Throughout the book, Crepax's manipulation of sequenced imagery is absolutely astounding. His tight grids and frequent superimposition of pictures over one another easily accommodate more than ten panels to a page; though there's enough visual information in Lanterna Magica to fill three books, the overriding impression is one of vast, open space, the erotic imagination put forth as a true frontier, free of boundaries and borders. Each panel isolates its subject with a crystal clarity, stripping away all excess information before bringing the content to life with Crepax's inimitable pen lines, by now often clustering together in thick strands to describe contours or areas of shadow, as if a single line simply isn't enough to convey how available these things are to be felt. The intricacies of fetish clothing or bondage equipment give way to the simplicity of the nude human form without warning before the two are juxtaposed against and then melted into one another. Eyes without faces take in stretching, detailed landscapes that go on endlessly. Bodies strike increasingly complex poses against blank white walls. Lanterna Magica is the comics form conceptualized as nothing more or less than "a book of drawings," and it is more than adequate to convince readers that nothing else is needed. It is the furthest edge of the unexplored territory Crepax used as Valentina's home environment.

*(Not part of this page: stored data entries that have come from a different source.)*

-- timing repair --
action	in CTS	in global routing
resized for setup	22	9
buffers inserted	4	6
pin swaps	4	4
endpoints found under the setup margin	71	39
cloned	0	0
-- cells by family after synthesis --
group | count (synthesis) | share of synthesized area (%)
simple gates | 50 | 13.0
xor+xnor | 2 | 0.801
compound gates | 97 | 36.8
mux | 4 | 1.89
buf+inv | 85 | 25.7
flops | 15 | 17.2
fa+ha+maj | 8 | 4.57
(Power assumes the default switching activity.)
File: config.mk
export PLATFORM = sky130hd
export DESIGN_NAME = alu_share_arb
export DESIGN_NICKNAME = d
export VERILOG_FILES = /design/src/rtl/alu_pkg.sv /design/src/rtl/rr_arbiter.sv /design/src/rtl/alu_share_arb.sv
export SDC_FILE = /design/constraint.sdc
export NUM_CORES = 1
export LEC_CHECK = 0
export ABC_AREA = 1
export CAP_MARGIN = 20
export CORE_AREA = 4 4 135 137
export CTS_CLUSTER_SIZE = 30
export DETAILED_ROUTE_END_ITERATION = 16
export DIE_AREA = 0 0 139 141
export GPL_ROUTABILITY_DRIVEN = 0
export PLACE_DENSITY = 0.58
export SLEW_MARGIN = 5
export SYNTH_ARGS = -nofsm -noshare
export SYNTH_HDL_FRONTEND = slang
export SYNTH_HIERARCHICAL = 1
export SYNTH_SLANG_ARGS = --single-unit
File: constraint.sdc
create_clock -name clk -period 6.3 [get_ports clk]
set_clock_uncertainty 0.05 [all_clocks]
set_input_delay 1.575 -clock clk [delete_from_list [all_inputs] [get_ports clk]]
set_output_delay 1.575 -clock clk [all_outputs]
set_load 0.02 [all_outputs]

Such is the breadth of Crepax's work on Valentina that it's a bit difficult to imagine how an English-language publishing program is even possible; to understand the full importance of what the comic achieved, it's absolutely necessary to see the complete work, whose page count runs well into four figures. And yet the renaissance in European comics translations the American market is experiencing will remain woefully incomplete until Crepax's bob-tressed heroine makes it to these shores, as will the current boom in aesthetically valuable erotic comics work. In exploring what pornography had to offer comics, Crepax conquered as much new ground for the form as anyone else has.
Nothing else has taken the medium to the places Valentina did, and from here it's difficult to imagine anything will ever do so as well as its artist was able to. It's one of those comics, something that takes our known perceptions of the medium and runs with them, expanding them further than we thought was possible without ever finding a breaking point, any goal it doesn't achieve. Valentina belongs with the high-water marks of the medium as much as it does with the Euro-smut it shared publishers and shelf space with -- alongside Little Nemo and Krazy Kat and Jimbo and Acme Novelty. No list of comics that demonstrate the highest possibilities of the art form is complete without an acknowledgement of Crepax's masterwork.